The definition of a projectable event is extended to a timing diagram: a TD is projectable if all its unoccurred spec events are projectable.

A current event set, match error and projectable attribute are associated with each TD in the hierarchy. The task of the TDI consists essentially in updating these attributes when events occur. This update is done in a single (post-order) traversal of the TD hierarchy for each actual event occurrence. An update method is associated with each TD class; the classes are: Leaf, Choice, Concurrency, Concatenation, and Loop. The input parameters of the update methods are: self (the TD object to update) and event (the actual event being validated). In the following, we explain the update method of each TD class.

#### 3.2 Leaf Update

The leaf update method is shown in Fig. 7. The *match error* flag is true in any one of the following cases:

- 1. The actual event does not match the spec event (i.e., either their values do not match, or the occurrence time of the actual event is not within the interval of occurrence of the corresponding spec event).
- 2. The actual event projects into the past a non-projectable spec event.

The rules for *current events* are as follows:

- 1. The *current event* of each signal is initially set to the first spec event in the spec event sequence of that signal in the leaf.
- 2. When an input multi-match event is *current*, it remains so until it is projected into the past.
- 3. When a current event (other than an input multi-match event) matches an actual event during the execution, the next spec event in the spec

event sequence of the signal (or NIL if there is no next event) becomes the current event.

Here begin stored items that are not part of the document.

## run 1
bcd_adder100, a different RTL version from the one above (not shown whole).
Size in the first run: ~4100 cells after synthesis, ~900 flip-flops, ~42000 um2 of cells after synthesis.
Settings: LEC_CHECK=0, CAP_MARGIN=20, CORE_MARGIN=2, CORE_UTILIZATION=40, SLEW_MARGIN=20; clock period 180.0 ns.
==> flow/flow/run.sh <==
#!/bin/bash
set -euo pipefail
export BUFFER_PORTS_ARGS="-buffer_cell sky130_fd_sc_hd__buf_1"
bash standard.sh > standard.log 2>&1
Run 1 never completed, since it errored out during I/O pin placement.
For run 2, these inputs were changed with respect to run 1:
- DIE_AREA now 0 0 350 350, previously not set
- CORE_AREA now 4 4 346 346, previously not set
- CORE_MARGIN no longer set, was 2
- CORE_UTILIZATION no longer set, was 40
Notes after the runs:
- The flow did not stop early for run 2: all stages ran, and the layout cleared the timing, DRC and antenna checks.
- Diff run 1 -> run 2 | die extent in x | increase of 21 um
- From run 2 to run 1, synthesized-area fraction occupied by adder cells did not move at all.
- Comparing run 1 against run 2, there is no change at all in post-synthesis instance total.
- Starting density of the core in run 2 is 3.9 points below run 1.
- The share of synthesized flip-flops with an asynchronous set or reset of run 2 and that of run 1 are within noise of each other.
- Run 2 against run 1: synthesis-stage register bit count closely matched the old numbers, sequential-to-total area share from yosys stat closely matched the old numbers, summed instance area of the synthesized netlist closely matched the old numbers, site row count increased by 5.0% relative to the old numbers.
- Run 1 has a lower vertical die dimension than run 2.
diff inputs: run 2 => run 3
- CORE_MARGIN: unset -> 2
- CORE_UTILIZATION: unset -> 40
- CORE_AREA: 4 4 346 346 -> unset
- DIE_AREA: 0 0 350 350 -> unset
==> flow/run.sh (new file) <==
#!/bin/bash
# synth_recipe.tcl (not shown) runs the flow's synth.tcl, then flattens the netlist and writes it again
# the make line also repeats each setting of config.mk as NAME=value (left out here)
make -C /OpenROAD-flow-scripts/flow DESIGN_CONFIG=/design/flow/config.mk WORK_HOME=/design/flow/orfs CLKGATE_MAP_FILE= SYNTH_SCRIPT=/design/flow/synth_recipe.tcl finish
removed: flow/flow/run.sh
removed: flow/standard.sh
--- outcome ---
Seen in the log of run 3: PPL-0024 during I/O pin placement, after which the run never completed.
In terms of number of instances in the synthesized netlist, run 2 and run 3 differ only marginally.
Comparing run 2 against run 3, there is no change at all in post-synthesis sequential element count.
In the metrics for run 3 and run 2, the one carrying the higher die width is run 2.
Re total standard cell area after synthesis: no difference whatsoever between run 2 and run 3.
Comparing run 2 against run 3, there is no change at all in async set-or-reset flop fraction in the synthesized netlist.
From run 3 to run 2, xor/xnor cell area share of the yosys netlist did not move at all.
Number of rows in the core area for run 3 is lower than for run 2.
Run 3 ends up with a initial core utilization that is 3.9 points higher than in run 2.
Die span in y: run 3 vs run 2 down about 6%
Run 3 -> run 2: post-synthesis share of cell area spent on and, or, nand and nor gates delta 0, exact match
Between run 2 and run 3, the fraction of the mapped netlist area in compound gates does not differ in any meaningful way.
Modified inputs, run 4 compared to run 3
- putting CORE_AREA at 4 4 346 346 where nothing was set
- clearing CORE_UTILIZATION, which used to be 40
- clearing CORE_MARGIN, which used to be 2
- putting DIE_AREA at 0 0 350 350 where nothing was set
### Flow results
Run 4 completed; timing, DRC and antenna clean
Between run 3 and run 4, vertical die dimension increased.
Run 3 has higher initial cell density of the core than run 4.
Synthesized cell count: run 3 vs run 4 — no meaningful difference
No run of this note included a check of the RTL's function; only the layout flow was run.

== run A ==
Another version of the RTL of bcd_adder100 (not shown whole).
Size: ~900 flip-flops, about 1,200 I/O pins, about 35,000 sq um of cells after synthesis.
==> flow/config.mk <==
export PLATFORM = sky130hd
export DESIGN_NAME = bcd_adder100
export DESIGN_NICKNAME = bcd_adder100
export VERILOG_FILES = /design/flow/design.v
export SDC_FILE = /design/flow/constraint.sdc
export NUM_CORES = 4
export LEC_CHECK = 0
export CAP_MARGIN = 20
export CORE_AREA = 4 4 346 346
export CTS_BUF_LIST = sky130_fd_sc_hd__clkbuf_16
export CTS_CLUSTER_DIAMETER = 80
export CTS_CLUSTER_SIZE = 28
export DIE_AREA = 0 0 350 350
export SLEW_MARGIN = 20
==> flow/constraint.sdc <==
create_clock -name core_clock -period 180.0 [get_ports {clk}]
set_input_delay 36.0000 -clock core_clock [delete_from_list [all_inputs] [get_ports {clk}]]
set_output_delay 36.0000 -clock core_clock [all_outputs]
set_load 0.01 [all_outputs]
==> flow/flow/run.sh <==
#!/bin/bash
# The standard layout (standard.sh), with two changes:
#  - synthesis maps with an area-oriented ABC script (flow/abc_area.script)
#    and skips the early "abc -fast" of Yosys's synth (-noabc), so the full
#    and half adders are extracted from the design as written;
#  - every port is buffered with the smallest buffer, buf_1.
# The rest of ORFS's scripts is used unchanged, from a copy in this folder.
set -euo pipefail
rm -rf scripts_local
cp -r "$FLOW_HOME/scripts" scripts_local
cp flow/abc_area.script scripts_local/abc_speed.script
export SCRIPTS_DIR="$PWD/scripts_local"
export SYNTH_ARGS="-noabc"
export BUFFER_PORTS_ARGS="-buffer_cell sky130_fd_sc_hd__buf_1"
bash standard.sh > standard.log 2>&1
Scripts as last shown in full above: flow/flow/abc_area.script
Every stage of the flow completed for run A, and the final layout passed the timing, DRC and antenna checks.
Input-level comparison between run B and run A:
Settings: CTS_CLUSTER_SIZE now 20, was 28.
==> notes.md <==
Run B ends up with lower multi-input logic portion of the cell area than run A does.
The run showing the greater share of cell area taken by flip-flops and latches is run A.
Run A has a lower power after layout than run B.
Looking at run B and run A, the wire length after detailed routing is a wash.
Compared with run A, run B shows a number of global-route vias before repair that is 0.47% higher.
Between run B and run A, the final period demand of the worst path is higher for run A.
This is an optimization exercise on Yosys and OpenROAD, whose aim is small area and a short achievable clock period, not a production implementation.
In this exercise RTL edits were held to simulation tests only and were not proved equivalent to the original.
Power figures rest on the tool's default switching activity, not on a simulated workload.

Setup of job 9228:
## axis_hdr_insert_top
module axis_hdr_insert_top (
	input          clk,
	input          rst_n,
	input          valid_in,
	input  [127:0] data_in,
	input  [15:0]  keep_in,
	input          last_in,
	output         ready_in,
	output         valid_out,
	output [127:0] data_out,
	output [15:0]  keep_out,
	output         last_out,
	input          ready_out,
	input          valid_insert,
	input  [127:0] data_insert,
	input  [15:0]  keep_insert,
	input  [3:0]   byte_insert_cnt,
	output         ready_insert
);
axi_stream_insert_header #(
	.DATA_WD      (128),
	.DATA_BYTE_WD (16),
	.BYTE_CNT_WD  (4)
) u_core (
	.clk             (clk),
	.rst_n           (rst_n),
	.valid_in        (valid_in),
	.data_in         (data_in),
	.keep_in         (keep_in),
	.last_in         (last_in),
	.ready_in        (ready_in),
	.valid_out       (valid_out),
	.data_out        (data_out),
	.keep_out        (keep_out),
	.last_out        (last_out),
	.ready_out       (ready_out),
	.valid_insert    (valid_insert),
	.data_insert     (data_insert),
	.keep_insert     (keep_insert),
	.byte_insert_cnt (byte_insert_cnt),
	.ready_insert    (ready_insert)
);
endmodule
clock: 7.0 ns
lec_check: 0
cap_margin: 20
core_margin: 2
core_utilization: 40
cts_cluster_diameter: 150
cts_cluster_size: 25
setup_slack_margin: 4.4
slew_margin: 20
standard.sh (not shown) runs the stock make flow with config.mk's settings and CLKGATE_MAP_FILE= SYNTH_SCRIPT=/design/flow/synth_recipe.tcl, a recipe that flattens the netlist after the stock synthesis.
==> flow/flow/run.sh <==
#!/bin/bash
# Standard ORFS layout (the standard.sh), except that the port buffers that
# global placement inserts on every input and output use a plain buffer cell.
set -euo pipefail
bash standard.sh "BUFFER_PORTS_ARGS=-buffer_cell sky130_fd_sc_hd__buf_2" finish > standard.log 2>&1
Job 9228 completed every stage of the flow, and the final layout passed the timing, DRC and antenna checks.
The inputs of job 7638 differ from those of job 9228 as listed below.
-- flow/flow/run.sh --
<<< job 9228, line 5
bash standard.sh "BUFFER_PORTS_ARGS=-buffer_cell sky130_fd_sc_hd__buf_2" finish > standard.log 2>&1
>>> job 7638, line 5
bash standard.sh "BUFFER_PORTS_ARGS=-buffer_cell sky130_fd_sc_hd__buf_1" finish > standard.log 2>&1
Results
- Job 9228: full flow OK, the timing, DRC and antenna checks passed
- Job 7638 closes out successfully: all stages finished, all timing, DRC and antenna checks passed.
- Summary — cell count along the critical path, job 7638 relative to job 9228: higher, by 5.
- Job 7638 vs job 9228, most common cell after layout, fill and taps aside: sky130_fd_sc_hd__buf_1 vs sky130_fd_sc_hd__buf_2
- Going from job 9228 to job 7638, proportion of layout cells with a drive suffix above 1 shrinks by 18 points.
- Job 7638 vs. job 9228: first-pass GRT wire length fell 0.32%; count of flip-flops with a built-in enable after synthesis about even.
- Of the two values seen for category of the critical setup timing path, flop to output pin was produced by job 9228 and flop to flop by job 7638.
- Total power, job 9228 and job 7638: larger value in job 9228
- Side by side, area added between synthesis and finish turned out lower in job 7638 than in job 9228.
- NOTE wire length job 9228->job 7638 increased slightly
- Diff job 9228 -> job 7638 | first-iteration DRC count | decrease of 5.1%
- The higher sequential share of layout area of job 9228 and job 7638 is in job 7638.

4. For all signals which have events that are projected into the past (due to the occurrence of an event on another signal), their spec event is advanced to the first event of the signal that has a *sup* time bound greater than, or equal to, the current time.

The procedure updates the longest paths in the leaf event graph, as explained in [10].

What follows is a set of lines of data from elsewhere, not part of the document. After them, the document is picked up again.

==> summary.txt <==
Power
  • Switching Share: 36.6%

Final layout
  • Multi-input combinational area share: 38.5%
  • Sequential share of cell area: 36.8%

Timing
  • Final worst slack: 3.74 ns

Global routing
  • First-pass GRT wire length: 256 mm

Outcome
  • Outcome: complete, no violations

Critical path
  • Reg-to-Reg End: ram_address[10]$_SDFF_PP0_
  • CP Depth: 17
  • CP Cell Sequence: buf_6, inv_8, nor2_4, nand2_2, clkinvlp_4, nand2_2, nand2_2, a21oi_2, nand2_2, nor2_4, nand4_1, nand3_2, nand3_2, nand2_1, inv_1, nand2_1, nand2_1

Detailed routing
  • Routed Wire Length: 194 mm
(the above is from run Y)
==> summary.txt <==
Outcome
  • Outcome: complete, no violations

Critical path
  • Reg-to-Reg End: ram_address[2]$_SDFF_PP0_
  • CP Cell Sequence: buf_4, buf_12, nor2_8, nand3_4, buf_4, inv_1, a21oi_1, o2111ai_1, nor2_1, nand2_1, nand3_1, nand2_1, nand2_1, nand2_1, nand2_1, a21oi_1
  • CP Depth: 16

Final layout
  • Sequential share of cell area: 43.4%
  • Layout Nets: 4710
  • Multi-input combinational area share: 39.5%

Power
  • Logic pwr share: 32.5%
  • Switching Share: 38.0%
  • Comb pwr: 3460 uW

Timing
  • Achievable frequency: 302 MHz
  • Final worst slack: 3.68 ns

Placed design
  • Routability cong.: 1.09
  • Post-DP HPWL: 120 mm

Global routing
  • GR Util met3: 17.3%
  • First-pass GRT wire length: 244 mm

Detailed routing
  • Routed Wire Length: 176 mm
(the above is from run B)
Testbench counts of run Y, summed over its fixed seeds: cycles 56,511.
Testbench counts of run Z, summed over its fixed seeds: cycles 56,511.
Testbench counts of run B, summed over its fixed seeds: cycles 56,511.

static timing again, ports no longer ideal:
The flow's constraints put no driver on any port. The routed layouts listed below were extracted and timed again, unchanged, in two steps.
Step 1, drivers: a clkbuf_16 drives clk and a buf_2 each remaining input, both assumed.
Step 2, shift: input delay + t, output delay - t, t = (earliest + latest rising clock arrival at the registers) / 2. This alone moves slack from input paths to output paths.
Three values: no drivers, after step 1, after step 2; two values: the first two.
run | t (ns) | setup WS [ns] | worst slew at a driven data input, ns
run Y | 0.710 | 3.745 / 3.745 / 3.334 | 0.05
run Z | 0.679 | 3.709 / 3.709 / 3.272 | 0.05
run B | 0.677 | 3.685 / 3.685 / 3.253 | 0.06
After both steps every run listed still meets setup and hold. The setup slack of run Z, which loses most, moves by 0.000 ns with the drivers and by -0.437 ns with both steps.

#### 3.3 Hierarchical Update

In this section, we explain the update methods for each non-leaf TD class. In the following, the predicate empty(TD) returns True for a TD that has an empty current event set.

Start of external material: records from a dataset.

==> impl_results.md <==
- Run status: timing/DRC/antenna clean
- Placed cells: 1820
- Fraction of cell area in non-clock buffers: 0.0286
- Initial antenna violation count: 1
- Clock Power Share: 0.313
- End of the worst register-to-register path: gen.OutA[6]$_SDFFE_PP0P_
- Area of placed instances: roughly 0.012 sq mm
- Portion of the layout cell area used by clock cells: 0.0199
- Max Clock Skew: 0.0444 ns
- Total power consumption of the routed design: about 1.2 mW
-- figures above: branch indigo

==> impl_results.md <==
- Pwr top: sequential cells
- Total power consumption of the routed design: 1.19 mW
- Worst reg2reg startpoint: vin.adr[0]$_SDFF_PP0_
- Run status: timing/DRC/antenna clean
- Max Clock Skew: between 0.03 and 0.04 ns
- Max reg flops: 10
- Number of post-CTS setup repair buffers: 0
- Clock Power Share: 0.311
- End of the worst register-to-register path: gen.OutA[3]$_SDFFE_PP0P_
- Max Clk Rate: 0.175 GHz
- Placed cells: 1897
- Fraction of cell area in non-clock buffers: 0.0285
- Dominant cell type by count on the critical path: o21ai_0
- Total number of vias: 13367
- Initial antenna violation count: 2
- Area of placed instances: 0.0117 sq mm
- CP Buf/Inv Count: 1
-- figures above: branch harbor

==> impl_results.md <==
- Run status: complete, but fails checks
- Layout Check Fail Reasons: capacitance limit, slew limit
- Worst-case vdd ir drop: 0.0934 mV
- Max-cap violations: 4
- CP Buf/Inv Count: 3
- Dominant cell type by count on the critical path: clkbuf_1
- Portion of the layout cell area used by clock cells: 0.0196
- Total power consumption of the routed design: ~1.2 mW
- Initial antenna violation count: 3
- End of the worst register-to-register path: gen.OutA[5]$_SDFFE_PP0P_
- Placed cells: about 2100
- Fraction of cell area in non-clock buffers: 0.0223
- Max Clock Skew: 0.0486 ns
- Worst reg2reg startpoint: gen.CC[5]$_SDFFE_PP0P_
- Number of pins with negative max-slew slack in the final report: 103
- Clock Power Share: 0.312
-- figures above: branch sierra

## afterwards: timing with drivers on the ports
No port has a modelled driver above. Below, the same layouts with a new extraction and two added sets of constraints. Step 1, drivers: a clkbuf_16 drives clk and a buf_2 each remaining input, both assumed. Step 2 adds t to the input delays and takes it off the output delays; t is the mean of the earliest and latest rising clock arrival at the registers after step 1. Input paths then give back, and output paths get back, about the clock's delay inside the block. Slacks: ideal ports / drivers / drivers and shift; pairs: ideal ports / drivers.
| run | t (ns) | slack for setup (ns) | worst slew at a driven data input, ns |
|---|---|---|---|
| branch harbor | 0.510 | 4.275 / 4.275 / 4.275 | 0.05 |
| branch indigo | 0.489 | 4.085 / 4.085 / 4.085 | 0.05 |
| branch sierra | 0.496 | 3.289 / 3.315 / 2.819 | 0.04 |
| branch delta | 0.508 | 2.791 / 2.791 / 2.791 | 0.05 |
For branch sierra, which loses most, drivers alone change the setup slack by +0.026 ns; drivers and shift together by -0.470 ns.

The update method for a *Choice* TD is given in Fig. 8. The TD maintains a list of *active children*. A child is *active* if it has no match errors and is not empty. The *Choice* TD performs a recursive *update* on all its active children (i.e., all still matching branches must be validated). A child is de-activated (i.e., removed from the active children list) when its match error attribute becomes true (as a result of the child update). The *Choice* TD is *projectable* if one of its active children is projectable. The TD sets its *match error* attribute to True if all its active children have match errors. The *current event set* of the TD is obtained by appending together the current event sets of its active children. The current event set is emptied (set to NIL), signifying successful termination, when a child of the *Choice* TD becomes empty and has no match errors.

The update method for a Concurrency TD is given in Fig. 9. The children of a Concurrency TD are defined over disjoint signal subsets. Therefore, the recursive update is performed for the only child defined over the concerned signal. The match error attribute of the Concurrency TD is set to True if the child is empty before the update, or if the child declares a match error as a result of the update. The Concurrency TD is projectable if all its children are projectable. The current event set of the TD is obtained by appending together the current event sets of its children.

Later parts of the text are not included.